Kalantarpour, C., Faghihi, U., Khelifi, E., & Roucaut, F.-X. (2023). Clinical Grade Prediction of Therapeutic Dosage for Electroconvulsive Therapy (ECT) Based on Patient’s Pre-Ictal EEG Using Fuzzy Causal Transformers. Paper presented at the International Conference on Electrical, Computer, Communications and Mechatronics Engineering, ICECCME 2023, Tenerife, Canary Islands, Spain.

Zaheer, M., Guruganesh, G., Dubey, K. A., Ainslie, J., Alberti, C., Ontanon, S., . . . Yang, L. (2020). Big bird: Transformers for longer sequences. Advances in neural information processing systems, 33, 17283-17297.

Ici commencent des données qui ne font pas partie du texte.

### config.mk
export PLATFORM = sky130hd
export DESIGN_NAME = imem_fetch
export DESIGN_NICKNAME = d
export VERILOG_FILES = /design/src/rtl/imem_fetch.sv
export SDC_FILE = /design/constraint.sdc
export NUM_CORES = 1
export LEC_CHECK = 0
export BUFFER_PORTS_ARGS = -buffer_cell sky130_fd_sc_hd__buf_2
export CORE_ASPECT_RATIO = 0.8
export CORE_UTILIZATION = 48
export CTS_CLUSTER_SIZE = 14
export DETAILED_ROUTE_END_ITERATION = 7
export GPL_ROUTABILITY_DRIVEN = 0
export PLACE_DENSITY = 0.83
export SLEW_MARGIN = 40
export SYNTH_ARGS = -nofsm -noshare
export SYNTH_HDL_FRONTEND = slang
export SYNTH_SLANG_ARGS = --single-unit
### constraint.sdc
create_clock -name clk -period 1.8 [get_ports clk]
set_input_delay 0.18 -clock clk [delete_from_list [all_inputs] [get_ports clk]]
set_output_delay 0.18 -clock clk [all_outputs]
set_load 0.005 [all_outputs]
### src/rtl/imem_fetch.sv
// rtl/imem_fetch.sv - byte-serial instruction fetch from an 8-bit RAM
//
// Purpose: on an instruction-cache miss, reads four consecutive bytes
// starting at pc_in from a byte-wide RAM with one-cycle read latency,
// assembles them little-endian into a 32-bit word and pulses inst_rdy
// for one enabled cycle.
//
// Ports:
//   clk        clock, rising edge
//   rst        synchronous reset, active low
//   rdy        global enable; 0 freezes all state and outputs
//   inst_miss  fetch request level, held until inst_rdy is seen
//   pc_in      byte address of the requested instruction
//   flush      abort request (honoured only with IMEM_FLUSH_EN)
//   inst_rdy   completion pulse
//   inst_data  assembled instruction word
//   mem_din    RAM read byte (returns byte for the previous cycle's mem_a)
//   mem_a      RAM byte address (registered)
//   mem_wr     RAM write enable, constant 0
//
// Configuration: define IMEM_FLUSH_EN to enable the flush abort.

module imem_fetch (
  input  logic        clk,
  input  logic        rst,
  input  logic        rdy,
  input  logic        inst_miss,
  input  logic [31:0] pc_in,
  input  logic        flush,
  output logic        inst_rdy,
  output logic [31:0] inst_data,
  input  logic [7:0]  mem_din,
  output logic [31:0] mem_a,
  output logic        mem_wr
);

  typedef enum logic [1:0] {
    IDLE = 2'd0,
    READ = 2'd1,
    DONE = 2'd2
  } state_t;

  state_t      state, state_n;
  logic [2:0]  cnt, cnt_n;          // READ edges taken since acceptance
  logic [23:0] word, word_n;        // lanes 0..2 while lane 3 is pending
  logic [31:0] mem_a_n;
  logic [31:0] inst_data_n;
  logic        inst_rdy_n;
  logic        flush_act;

`ifdef IMEM_FLUSH_EN
  assign flush_act = flush;
`else
  assign flush_act = flush & 1'b0;
`endif

  assign mem_wr = 1'b0;

  always_ff @(posedge clk) begin
    if (!rst) begin
      state     <= IDLE;
      cnt       <= 3'd0;
      word      <= 24'd0;
      mem_a     <= 32'd0;
      inst_data <= 32'd0;
      inst_rdy  <= 1'b0;
    end else begin
      state     <= state_n;
      cnt       <= cnt_n;
      word      <= word_n;
      mem_a     <= mem_a_n;
      inst_data <= inst_data_n;
      inst_rdy  <= inst_rdy_n;
    end
  end

  always_comb begin
    state_n     = state;
    cnt_n       = cnt;
    word_n      = word;
    mem_a_n     = mem_a;
    inst_data_n = inst_data;
    inst_rdy_n  = inst_rdy;

    if (rdy) begin
      inst_rdy_n = 1'b0;
      case (state)
        IDLE: begin
          if (inst_miss) begin
            mem_a_n = pc_in;
            cnt_n   = 3'd0;
            state_n = READ;
          end
        end
        READ: begin
          // Address leads the data by one READ edge: addresses pc+1..pc+3
          // are issued on edges 0..2, lanes 0..3 are captured on edges 1..4.
          if (cnt < 3'd3) begin
            mem_a_n = mem_a + 32'd1;
          end
          case (cnt)
            3'd1: word_n[7:0]   = mem_din;
            3'd2: word_n[15:8]  = mem_din;
            3'd3: word_n[23:16] = mem_din;
            default: ;
          endcase
          if (cnt == 3'd4) begin
            inst_data_n = {mem_din, word[23:0]};
            inst_rdy_n  = 1'b1;
            state_n     = DONE;
          end else begin
            cnt_n = cnt + 3'd1;
          end
        end
        DONE: begin
          // inst_miss is deliberately not looked at here so a request still
          // held from the finished fetch is not accepted a second time.
          state_n = IDLE;
        end
        default: state_n = IDLE;
      endcase

      // Abort overrides acceptance and lane-3 completion on the same edge.
      if (flush_act) begin
        state_n     = IDLE;
        cnt_n       = 3'd0;
        inst_rdy_n  = 1'b0;
        inst_data_n = inst_data;
        mem_a_n     = mem_a;
      end
    end
  end

endmodule

==> metrics.txt <==
# TYPE chip_impl_metric gauge
chip_impl_metric{name="maximum_operating_frequency",unit="GHz"} 0.564
chip_impl_metric{name="drt-pass1-iter-count",unit=""} 6
chip_impl_metric{name="syn_inst",unit=""} 588
chip_impl_metric{name="h_tree_depth_reported_by_cts",unit=""} 3
chip_impl_metric{name="number_of_global_route_vias_before_repair",unit=""} 4312
chip_impl_metric{name="clock_sink_count",unit=""} 94
chip_impl_metric{name="grtUsageTotal",unit=""} 0.271
chip_impl_metric{name="crit_required",unit="ns"} 2.06
chip_impl_metric{name="irDropWorstVdd",unit="mV"} 0.515
chip_impl_metric{name="routed_wl",unit="mm"} 13.5
chip_impl_metric{name="synth.distinct_cells",unit=""} 56
chip_impl_metric{name="synth_area_per_cell",unit="um^2"} 7.61
chip_impl_metric{name="area_of_the_mapped_netlist",unit="um^2"} 4470
chip_impl_metric{name="sequential_share_of_the_synthesized_area",unit=""} 0.421
chip_impl_metric{name="multiInputGateArea",unit="um^2"} 2440
chip_impl_metric{name="design_area",unit="um^2"} 5880
chip_impl_metric{name="syn2layout_area_growth",unit="%"} 31.4
chip_impl_metric{name="initial_standard_cell_utilization_of_the_core",unit=""} 0.495
chip_impl_metric{name="pre_cts_ws",unit="ns"} -0.0789
chip_impl_info{name="unrepaired_setup_endpoints_after_global_routing",value="yes"} 1
chip_impl_metric{name="layout_cells_sized_above_1",unit=""} 0.295
chip_impl_metric{name="r2r_setup_slack",unit="ns"} 0.03
chip_impl_info{name="synth_largest_area_cell",value="sky130_fd_sc_hd__dfxtp_1"} 1
chip_impl_metric{name="clock-skew-final",unit="ns"} 0.00978
chip_impl_metric{name="cap_viol_max_count",unit=""} 0
chip_impl_metric{name="detail-route-antenna-nets",unit=""} 0
chip_impl_metric{name="boundaryPins",unit=""} 111
chip_impl_metric{name="dpl-instance-area",unit="um^2"} 5430
chip_impl_metric{name="clkLatencyLatePin",unit="ns"} 0.34
chip_impl_metric{name="layout_setup_ws",unit="ns"} 0.0270
chip_impl_info{name="synth-main-ff-cell",value="sky130_fd_sc_hd__dfxtp_1"} 1
chip_impl_metric{name="synth_edf_count",unit=""} 0
chip_impl_metric{name="antenna_cells_inserted",unit=""} 0
chip_impl_metric{name="layout_worst_path_cycle_share",unit=""} 0.985
chip_impl_info{name="top_delay_family_on_crit_path",value="simple AND/OR/NAND/NOR gates"} 1
chip_impl_info{name="slowest_stage",value="sky130_fd_sc_hd__or4_1"} 1
chip_impl_metric{name="path_buf_inv",unit=""} 0
chip_impl_metric{name="critPathMaxFanout",unit=""} 4
chip_impl_info{name="critPathKind",value="flop to flop"} 1
chip_impl_metric{name="ctsLongestPathBuffers",unit=""} 2
chip_impl_metric{name="final_max_slew_viol_count",unit=""} 0
chip_impl_metric{name="min_period",unit="ns"} 1.77
chip_impl_metric{name="final_cell_count_no_fill",unit=""} 837
chip_impl_metric{name="static-leakage-power",unit="nW"} 2.37
chip_impl_metric{name="place_inst",unit=""} 816
chip_impl_info{name="cts_tree",value="done"} 1
chip_impl_metric{name="viasPerCell",unit=""} 5.89
chip_impl_metric{name="grt_pass1_wl",unit="mm"} 20.6
chip_impl_metric{name="grt_max_degree",unit=""} 81
chip_impl_info{name="hold_path.class",value="input port to flop"} 1
chip_impl_metric{name="hpwlAfterDp",unit="mm"} 9.14
chip_impl_metric{name="ys_async_sr_fraction",unit=""} 0
chip_impl_info{name="run_status",value="complete, no violations"} 1
chip_impl_metric{name="synth_largest_type_area_fraction",unit=""} 0.421
chip_impl_info{name="most_area_consuming_cells_after_synthesis",value="sky130_fd_sc_hd__dfxtp_1 (42%), sky130_fd_sc_hd__nand2_1 (10%), sky130_fd_sc_hd__a21oi_1 (9.4%)"} 1
chip_impl_metric{name="rows",unit=""} 31
chip_impl_metric{name="register_area",unit="um^2"} 1890
chip_impl_metric{name="final_net_count",unit=""} 768
chip_impl_metric{name="yosys_warnings",unit=""} 0
chip_impl_metric{name="global_route.overflow_total",unit=""} 0
chip_impl_metric{name="1st_iter_drt_viols",unit=""} 626
chip_impl_metric{name="die_h",unit="um"} 88.3
chip_impl_metric{name="initial_antenna_violation_count",unit=""} 0
chip_impl_metric{name="power_per_cell_area",unit="nW/um^2"} 844
chip_impl_info{name="startpoint_type",value="flop"} 1
chip_impl_metric{name="synth-seq-cells",unit=""} 94
chip_impl_metric{name="setup_viol",unit=""} 0
chip_impl_metric{name="clkTransAtPathRegs",unit="ns"} 0.07
chip_impl_info{name="crit_chain",value="nand4_1 > nor2_2 > nand4b_1 > or4_1 > o211ai_1"} 1
chip_impl_metric{name="arrival",unit="ns"} 2.03
chip_impl_metric{name="syn_nets",unit=""} 638
chip_impl_info{name="root_buffer",value="sky130_fd_sc_hd__clkbuf_16"} 1
chip_impl_info{name="cp-end-kind",value="flop"} 1
chip_impl_info{name="synth_most_common_cell",value="sky130_fd_sc_hd__nand2_1"} 1
chip_impl_metric{name="core",unit="um^2"} 9040
chip_impl_metric{name="design.die.area",unit="um^2"} 9710
chip_impl_metric{name="cts_inserted_buffers",unit=""} 9
chip_impl_metric{name="vias",unit=""} 4927
chip_impl_info{name="commonest_cells_in_the_netlist",value="sky130_fd_sc_hd__nand2_1 (124), sky130_fd_sc_hd__dfxtp_1 (94), sky130_fd_sc_hd__a21oi_1 (84), sky130_fd_sc_hd__nand3_1 (40), sky130_fd_sc_hd__nor2_1 (36)"} 1
chip_impl_metric{name="route.detailed.drc",unit=""} 0
chip_impl_metric{name="die_width",unit="um"} 110
chip_impl_metric{name="report.final.hold_viol_count",unit=""} 0
chip_impl_metric{name="critical-path-max-stage-delay",unit="ns"} 0.51
chip_impl_metric{name="buffer_ports.inserted",unit=""} 108
chip_impl_metric{name="postCtsHoldBufs",unit=""} 0
chip_impl_metric{name="nFillCells",unit=""} 736
chip_impl_metric{name="wl_per_cell",unit="um"} 16.2
final timing paths:
| path | cells past startpoint | startpoint | to |
|---|---|---|---|
| hold / removal | 3 | pc_in[1] | mem_a[1]$_SDFFE_PN0P_ |
| setup reg to reg | 5 | mem_a[24]$_SDFFE_PN0P_ | mem_a[29]$_SDFFE_PN0P_ |
| hold reg to reg | 2 | inst_data[11]$_SDFFE_PN0P_ | inst_data[11]$_SDFFE_PN0P_ |
| setup / recovery | 5 | mem_a[24]$_SDFFE_PN0P_ | mem_a[29]$_SDFFE_PN0P_ |
report_power, final:
group	leakage (nW)	total, mW	switching [mW]	internal, mW
sequential	0.765	2.21	0.0658	2.15
clock	0.149	2.06	0.842	1.22
combinational	1.45	0.684	0.390	0.294
total	2.37	4.96	1.30	3.66
area by class of cell:
class,instances,share of cell area
clock buffer,9,0.0383
clock inverter,6,0.0158
inverter,9,0.00575
multi-input combinational,441,0.415
sequential,94,0.322
tap,115,0.0245
timing repair buffer,163,0.178
flip-flops by register name, indices dropped and copies added (netlist names):
| signal | cells |
|---|---|
| inst_rdy | 1 |
| word | 24 |
| inst_data | 32 |
| cnt | 3 |
| state | 2 |
| mem_a | 32 |
stage by stage:
step | setup TNS (ns) | utilization | hold slack (ns) | power (mW)
after floorplan | 0 | - | 0.316 | 2.59
after global placement | -0.0296 | 0.601 | 0.440 | 2.88
after detailed placement | -0.234 | 0.601 | 0.443 | 2.91
after CTS | -0.00852 | 0.638 | 0.114 | 4.94
after global routing | -0.229 | 0.650 | 0.111 | 5.12
final | 0 | 0.650 | 0.106 | 4.96
cell usage in the layout (no fill, tap or decap), types with 6 or more instances in the layout:
cell type / n
sky130_fd_sc_hd__nand2_1: 124
sky130_fd_sc_hd__buf_2: 108
sky130_fd_sc_hd__dfxtp_1: 86
sky130_fd_sc_hd__a21oi_1: 84
sky130_fd_sc_hd__buf_4: 46
sky130_fd_sc_hd__nand3_1: 38
sky130_fd_sc_hd__nor2_1: 34
sky130_fd_sc_hd__o21ai_0: 16
sky130_fd_sc_hd__a31oi_1: 14
sky130_fd_sc_hd__nor3_1: 10
sky130_fd_sc_hd__clkbuf_16: 9
sky130_fd_sc_hd__inv_1: 8
sky130_fd_sc_hd__nand4_1: 8
sky130_fd_sc_hd__dfxtp_2: 8
sky130_fd_sc_hd__buf_12: 7
sky130_fd_sc_hd__nand2b_1: 6
kinds of logic after synthesis:
group	Yosys count	synth area share
adder cells (fa/ha/maj)	5	0.0140
AO/OA/AOI/OAI	160	0.214
AND/OR/NAND/NOR	274	0.299
multiplexers	1	0.00224
buffers and inverters	53	0.0492
other	1	0.000839
flip-flops	94	0.421
what timing repair did:
| action | CTS | global route |
|---|---|---|
| pin swaps | 1 | 9 |
| gates resized for setup | 5 | 22 |
| endpoints found under the setup margin | 9 | 42 |
| setup buffers | 0 | 6 |
| endpoints found under the hold margin | 0 | 0 |
tightest hold or removal path: stages:
cell and delay (ns):
sky130_fd_sc_hd__buf_2 0.10, sky130_fd_sc_hd__nand2_1 0.05, sky130_fd_sc_hd__a311oi_1 0.08
routing by layer:
layer  part of all wire  global-route usage
met1               0.44               0.380
met2               0.45               0.413
met3              0.097              0.0641
met4              0.023              0.0812
met5                  0                   0
Power figures use the tool's default switching activity.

Séminaire DIC-ISC-CRIA – 9 novembre 2023 par Casey KENNINGTON

Casey KENNINGTON – 9 novembre 2023

Titre : Robotic Grounding and LLMs: Advancements and Challenges

Résumé :

Large Language Models (LLMs) are primarily trained using large amounts of text, but there have also been noteworthy advancements in incorporating vision and other sensory information into LLMs. Does that mean LLMs are ready for embodied agents such as robots? While there have been important advancements, technical and theoretical challenges remain including use of closed language models like ChatGPT, model size requirements, data size requirements, speed requirements, representing the physical world, and updating the model with information about the world in real time. In this talk, I explain recent advance on incorporating LLMs into robot platforms, challenges, and opportunities for future work. 

Bio :

Casey KENNINGTON is associate professor in the Department of Computer Science at Boise State University where he does research on spoken dialogue systems on embodied platforms. His long-term research goal is to understand what it means for humans to understand, represent, and produce language. His National Science Foundation CAREER award focuses on enriching small language models with multimodal information such as vision and emotion for interactive learning on robotic platforms. Kennington obtained his PhD in Linguistics from Bielefeld University, Germany. 

References

Josue Torres-Foncesca, Catherine Henry, Casey Kennington. Symbol and Communicative Grounding through Object Permanence with a Mobile Robot. In Proceedings of SigDial, 2022. 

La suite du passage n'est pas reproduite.